Towns and businesses that depend on international tourists say today's announcement will save thousands of jobs.
While many acknowledge the bubble may not be the silver bullet, they also point out Aussies spend twice as much as Kiwis.
Stuck fast and going nowhere. This has been the reality for Akaroa Dolphin tours.
One of their charter boats hasn't moved off its mooring in a year and today's news couldn't come soon enough.
"We desperately wanted the borders to be reopened. There's a lot of businesses in Akaroa that are in extreme hardship," says Akaroa Dolphin founder Hugh Waghorn.
While Kiwi visitors have helped keep the company afloat, they've lost almost half their business and can't wait for those Aussie dollars to roll in.
"We do know the Australians are very good spenders so we look forward to all that good Australian money," Waghorn says.
And local restaurants are also looking forward to cashing in. On average, Australians spend two times more than domestic travellers.
"When the bubble opens I'm expecting a huge boom when the Australians coming over here," says Mandala restaurant owner Muni Saneel Krishna.
Pre-COVID-19, 1.5 million Australians crossed the ditch. They made up 40 percent of all arrivals and spent $2.7 billion dollars in 2019.
But it will take a while to get back to those pre-COVID levels. Tourism New Zealand predicts a $1b boost to the economy by the end of the year, and by January next year it's still only going to be at 80 percent of pre-COVID levels.
The wait to open the bubble has come too late for many businesses.
But tourism bosses say it's better late than never.
"Some tourism businesses are just hanging on by a thread so this announcement will save thousands of jobs around the country. They will have the confidence to stay open, to keep their staff on," says Tourism Industry Aotearoa CEO Chris Roberts.
And that extends to our largest tourism operator. Air New Zealand's already rehired 330 of the 4000 staff that were axed.
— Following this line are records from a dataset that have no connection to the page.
--- /design/flow/design.v ---
module uart_rx(
    input clk_3125,
    input rx,
    output reg [7:0] rx_msg,
    output reg rx_parity,
    output reg parity_error,
    output reg rx_complete
);
localparam BAUD_MAX  = 26;    
localparam HALF_BAUD = 13;    
localparam [2:0]
    IDLE   = 0,
    START  = 1,
    DATA   = 2,
    PARITY = 3,
    STOP   = 4;
reg [2:0] state = IDLE;
reg [4:0] baud_cnt = 0;
reg [2:0] bit_idx = 0;
reg [7:0] data_buf;
reg parity_sample;
always @(posedge clk_3125) begin
    case(state)
    IDLE: begin
        rx_complete <= 0;
        if(!rx) begin                
            baud_cnt <= 0;
            state <= START;
        end
    end
    START: begin
        if(baud_cnt == HALF_BAUD) begin
            baud_cnt <= 0;
            bit_idx <= 0;
            state <= DATA;
        end else
            baud_cnt <= baud_cnt + 1;
    end
    DATA: begin
        if(baud_cnt == BAUD_MAX) begin
            baud_cnt <= 0;
            data_buf <= {rx, data_buf[7:1]};  
            if(bit_idx == 7)
                state <= PARITY;
            else
                bit_idx <= bit_idx + 1;
        end else
            baud_cnt <= baud_cnt + 1;
    end
    PARITY: begin
        if(baud_cnt == BAUD_MAX) begin
            parity_sample <= rx;     
            baud_cnt <= 0;
            state <= STOP;
        end else
            baud_cnt <= baud_cnt + 1;
    end
    STOP: begin
        if(baud_cnt == BAUD_MAX) begin
            baud_cnt <= 0;
            rx_msg <= data_buf;
            rx_parity <= parity_sample;
            parity_error <= (parity_sample != ^data_buf);
            rx_complete <= 1;
            state <= IDLE;
        end else
            baud_cnt <= baud_cnt + 1;
    end
    endcase
end
endmodule
--- /design/flow/run.sh ---
#!/bin/bash
# OpenROAD 26Q1-2900-gdf79404cd8, Yosys 0.63+post, stock flow scripts
make -C /OpenROAD-flow-scripts/flow DESIGN_CONFIG=/design/flow/config.mk WORK_HOME=/design/flow/orfs finish
--- /design/flow/config.mk ---
export PLATFORM = sky130hd
export DESIGN_NAME = uart_rx
export DESIGN_NICKNAME = uart_rx
export VERILOG_FILES = /design/flow/design.v
export SDC_FILE = /design/flow/constraint.sdc
export NUM_CORES = 4
export LEC_CHECK = 1
export CORE_UTILIZATION = 30
--- /design/flow/constraint.sdc ---
current_design uart_rx

set clk_period 2.8
set clk_io_pct 0.2

create_clock -name clk0 -period $clk_period [get_ports {clk_3125}]

set non_clock_inputs [all_inputs -no_clocks]
set_input_delay [expr $clk_period * $clk_io_pct] -clock clk0 $non_clock_inputs
set_output_delay [expr $clk_period * $clk_io_pct] -clock clk0 [all_outputs]
==> out/metrics.csv <==
stage;metric;value;unit
final_timing;timing.final.ws_setup;0.848;ns
critical_path;rrSetupSlack;0.85;ns
yosys;ys.flops;31;
power_and_ir_drop;intPower;780;uW
floorplanning;fp.dieW;70.5;um
power_and_ir_drop;seq_power_share;0.539;
final_timing;clock_skew;0.00440;ns
floorplanning;die-area;4970;um2
critical_path;crit_fanout;9;
final_timing;min_period;1.95;ns
power_and_ir_drop;powerDensity;567;nW/um2
final_timing;max_slew_margin;0.590;
routing;wirelength;1960;um
finish;final_cell_area;1690;um2
final_timing;post-route-period-util;0.697;
routing;drt_iter0_markers;52;
yosys;ys_sh_adder;0.0445;
power_and_ir_drop;peakVddDrop;0.271;mV
final_timing;timing.final.hold_violations;0;
floorplanning;die_h;70.5;um
floorplanning;core;4440;um2
clock_network;cts_tree;built;
critical_path;reg2reg_depth;3;
floorplanning;fp_util;0.316;
yosys;avgSynthCellArea;15.0;um2
yosys;postSynthCellCount;94;
outcome;status;complete, no violations;
routing;wire_per_inst;12.0;um
placement;place_ws;0.709;ns
yosys;area_leaders;edfxtp_1, xnor2_1, ha_1;
clock_network;cts-buffers-inserted;5;
yosys;synth_top_cell_by_count;edfxtp_1;
yosys;ys_top_cells_by_count;edfxtp_1, nor2_1, xnor2_1;
grt;grt-ovfl-total;0;
final_timing;tightestPinTransition;0.599;ns
power_and_ir_drop;p_comb_frac;0.021;
worst_hold_path;hp-start;data_buf[0];
final_timing;setup_viol;0;
flow_run;tool_warnings;27;
grt;grt_max_degree;14;
routing;num_vias;779;
power_and_ir_drop;power.switching;178;uW
yosys;synth_top_cell_by_area;edfxtp_1;
yosys;synthXorXnorAreaFrac;0.0747;
yosys;ys_async_sr_fraction;0;
yosys;synth_cell_types;29;
routing;antenna_cells;0;
finish;fillers;405;
placement;port_buffers;12;
yosys;synth_warnings;1;
critical_path;worstSetupStartpointType;flop;
placement;place_area;1580;um2
yosys;flop_cell;edfxtp_1;
critical_path;cp-end-kind;flop;
clock_network;clk_path_buf_depth;2;
power_and_ir_drop;p_sw_frac;0.186;
routing;postRouteAntennaNets;0;
floorplanning;num_io_pins;13;
critical_path;rr_endpoint;data_buf[5];
yosys;simple_gate_share;0.135;
critical_path;reg2reg_from;state[1];
critical_path;required;2.71;ns
yosys;yosys_cells;94;
grt;first_global_vias;732;
clock_network;insertion_delay;0.28;ns
clock_network;cts.sinks;31;
flow_run;maxCapViolations;0;
yosys;topCombFamilyByArea;simple AND/OR/NAND/NOR gates;
clock_network;post_cts_resized;0;
yosys;synth_seq_share;0.662;
worst_hold_path;whs_path_depth;0;
critical_path;arrival;1.87;ns
final_timing;setup_tns;0;ns
critical_path;critPathKind;flop to flop;
routing;via_per_inst;4.75;
worst_hold_path;min_to;rx_msg[0];
worst_hold_path;min_path_type;flop to flop;
finish;area_growth;20.1;%
power_and_ir_drop;p_clk_frac;0.440;
grt;grt_first_pass_wirelength;3410;um
yosys;synth_top_area_share;0.662;
final_timing;drv_slew;0;
floorplanning;num_rows;24;
final_timing;fmax;512;MHz
finish;drive_gt1_frac;0.161;
finish;instances_no_fill;164;
grt;track_usage;0.0924;
final_timing;grt_setup_unrepaired;false;
routing;drt_pass1_iterations;21;
yosys;yosys-stat-area;1410;um2
yosys;syn_area;1410;um2
clock_network;htreeDepth;2;
clock_network;post-cts-setup-buffer-count;0;
placement;place.gp.congestion;0.798;
power_and_ir_drop;p_leak;0.000593;uW
yosys;synth-edff-count;31;
grt;antenna_found_initial;0;
routing;drc;0;
clock_network;path_clk_slew;0.06;ns
yosys;compound_area_frac;0.0463;
placement;place_hpwl;1300;um
placement;dp_cells;156;
clock_network;hold_buffers;0;
clock_network;root_buffer;clkbuf_8;
yosys;synthMuxAreaShare;0.00712;
## logic make-up after synthesis
logic type	after synthesis
xor+xnor	12
flops	31
buf+inv	8
compound gates	8
mux	1
fa+ha+maj	5
simple gates	29
## final cells by class
cell class	count	area [um2]	area share
Sequential cell	31	931	0.551
Multi-Input combinational cell	55	439	0.260
Timing Repair Buffer	13	128	0.0756
Clock buffer	5	68.8	0.0407
Tap cell	52	65.1	0.0385
Clock inverter	3	38.8	0.0230
Inverter	5	18.8	0.0111
## how the worst max path moves through the flow
| stage | startpoint | endpoint | slack, ns |
|---|---|---|---|
| after CTS | state[1] | data_buf[7] | 0.85 |
| after global routing | state[1] | data_buf[7] | 0.75 |
| final | state[1] | data_buf[5] | 0.85 |
## stage by stage
step | hold slack [ns] | util | power (uW)
after detailed placement | 0.475 | 0.356 | 546
after floorplan | 0.448 | - | 541
after global routing | 0.502 | 0.380 | 999
after global placement | 0.470 | 0.356 | 545
final | 0.483 | 0.380 | 958
after CTS | 0.488 | 0.380 | 969
## registers in the layout, indices dropped and copies added (netlist names)
signal and cells:
baud_cnt 5, bit_idx 3, data_buf 8, parity_error 1, parity_sample 1, rx_complete 1
rx_msg 8, rx_parity 1, state 3
## placed cells by master, fill, tap and decap left out, drive strengths merged
master and count:
inv 5, a21oi 2, buf 1, and2 3, ha 5, clkinv 2, nor4 2, clkbuf 5
nand4b 2, nor2b 1, mux2i 1, nand3b 1, nor2 13, o211ai 1, nand3 2, o31a 1
a31o 1, bufinv 1, clkdlybuf4s50 12, nand2 1, xnor2 8, o2111ai 1, o21ai 1, a21boi 1
and2b 1, xor2 4, edfxtp 31, nor3 2, or3 1
## power by group through the flow
stage         clock network (uW)  logic (uW)  registers (uW)
CTS                          432        20.2             516
finish                       422        20.1             516
global route                 460        22.4             516
## critical path, cell delays in order, from the launching register on
cell	delay, ns
edfxtp_1	0.51
inv_1	0.17
or3_1	0.41
nor2_1	0.50
## metal layers
metal,routed length (um),up-vias,GRT usage
met5,0,-,0
met4,9,0,0.0136
met3,123,2,0.0365
met2,899,23,0.135
met1,929,384,0.141
li1,-,370,-
No activity file was given, so power comes from the tool's default toggle rates.
### /design/flow/design.v
typedef logic [31:0] data_t;
typedef logic [31:0] addr_t;
typedef logic [31:0] reg_t;
typedef logic [3:0] reg_addr_t;
typedef enum logic [5:0] {
OPCODE_ADD	= 6'd1,
OPCODE_ADDC	= 6'd2,
OPCODE_SUB	= 6'd3,
OPCODE_SUBC	= 6'd4,
OPCODE_MUL	= 6'd5,
OPCODE_DIV	= 6'd6,
OPCODE_AND	= 6'd7,
OPCODE_OR	= 6'd8,
OPCODE_NOT	= 6'd9,
OPCODE_LSL	= 6'd10,
OPCODE_LSR	= 6'd11,
OPCODE_ASL	= 6'd12,
OPCODE_ASR	= 6'd13,
OPCODE_LD	= 6'd50,
OPCODE_LDB	= 6'd51,
OPCODE_LDW	= 6'd52,
OPCODE_ST	= 6'd60,
OPCODE_STB	= 6'd61,
OPCODE_STW	= 6'd62,
OPCODE_B	= 6'd20,
OPCODE_NOP	= 6'd21,
OPCODE_MOV	= 6'd22,
OPCODE_SWI	= 6'd23,
OPCODE_CALL	= 6'd24,
OPCODE_RET	= 6'd26,
OPCODE_RFE	= 6'd27
} opcode_t;
typedef struct packed {
	opcode_t opcode;
	logic [3:0] regd_cond;
	logic [3:0] rega;
	logic [3:0] regb;
	logic	i;
	logic	s;
	logic	[11:0] imm;
} instr_t;
typedef enum logic [3:0] {
	RF_LR = 4'b1101,
	RF_SP = 4'b1110,
	RF_PC = 4'b1111
} mode_depend_gpr;
typedef enum logic [3:0] {
	SPR_SR = 4'b0001,
	SPR_EPC = 4'b0010,
	SPR_ESR = 4'b0011
} spr_t;
typedef enum logic [3:0] {
OPMUX_A_RA	= 4'd1,
OPMUX_A_PC	= 4'd2,
OPMUX_A_WB	= 4'd3
} opmux_a_t;
typedef enum logic [3:0] {
OPMUX_B_RB	= 4'd1,
OPMUX_B_PC	= 4'd2,
OPMUX_B_IMM	= 4'd3,
OPMUX_B_WB	= 4'd4
} opmux_b_t;
typedef struct packed {
	logic	cf;
	logic	of;
	logic	zf;
} flag_t;
typedef enum logic [2:0] {
MODE_NONE = 3'd0,
MODE_SYS = 3'd1,
MODE_IRQ = 3'd2,
MODE_SWI = 3'd3,
MODE_USER = 3'd4,
MODE_IFERR = 3'd5,
MODE_IDERR = 3'd6,
MODE_MAUERR = 3'd7
} mode_t;
typedef enum logic [2:0] {
VECTOR_RST = 3'd1,
VECTOR_IRQ = 3'd2,
VECTOR_SWI = 3'd3,
VECTOR_IFERR = 3'd4,
VECTOR_IDERR = 3'd5,
VECTOR_MAUERR = 3'd6
} vector_t;
typedef struct packed {
	mode_t	mode;
	logic	i;
	flag_t	flag;
} sr_t;
typedef enum logic [1:0] {
MAUOP_NONE	= 2'd0,
MAUOP_R		= 2'd1,
MAUOP_W		= 2'd2
} mau_op_t;
typedef enum logic [1:0] {
MAUSEL_D	= 2'd0,
MAUSEL_B	= 2'd1,
MAUSEL_W	= 2'd2,
} mau_sel_t;
module core_rf_gpr(
	input clk,
	input reg_addr_t rega_addr, input reg_addr_t regb_addr,
	output data_t rega_data, output data_t regb_data,
	input wb, input reg_addr_t wb_addr, input data_t wb_data
);
reg_t	regmem[15];
always_ff @(posedge clk)
begin
	if (wb)
		regmem[wb_addr] = wb_data;
	rega_data = regmem[rega_addr];
	regb_data = regmem[regb_addr];
end
endmodule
"It's just a terrific vibe in Air NZ to actually now to have this light in front of us, to say 'gee we're back up and running'," says Air New Zealand CEO Greg Foran.
But it's not just the tourism industry set to benefit either - creative advertising agency Special has offices on both sides of the Tasman. In fact it opened a Melbourne branch in the middle of last year.
"It's technically possible but emotionally difficult. You want to meet these people, you want to walk around the offices. You want to put that New Zealand flavour into every office we open," CEO and founder Tony Bradbourne says.
And tourism operators can't wait to give Aussies a taste of Kiwi.
"We are really keen to see them here," Waghorn says.
There's no better time to remind them just how beautiful Aotearoa really is.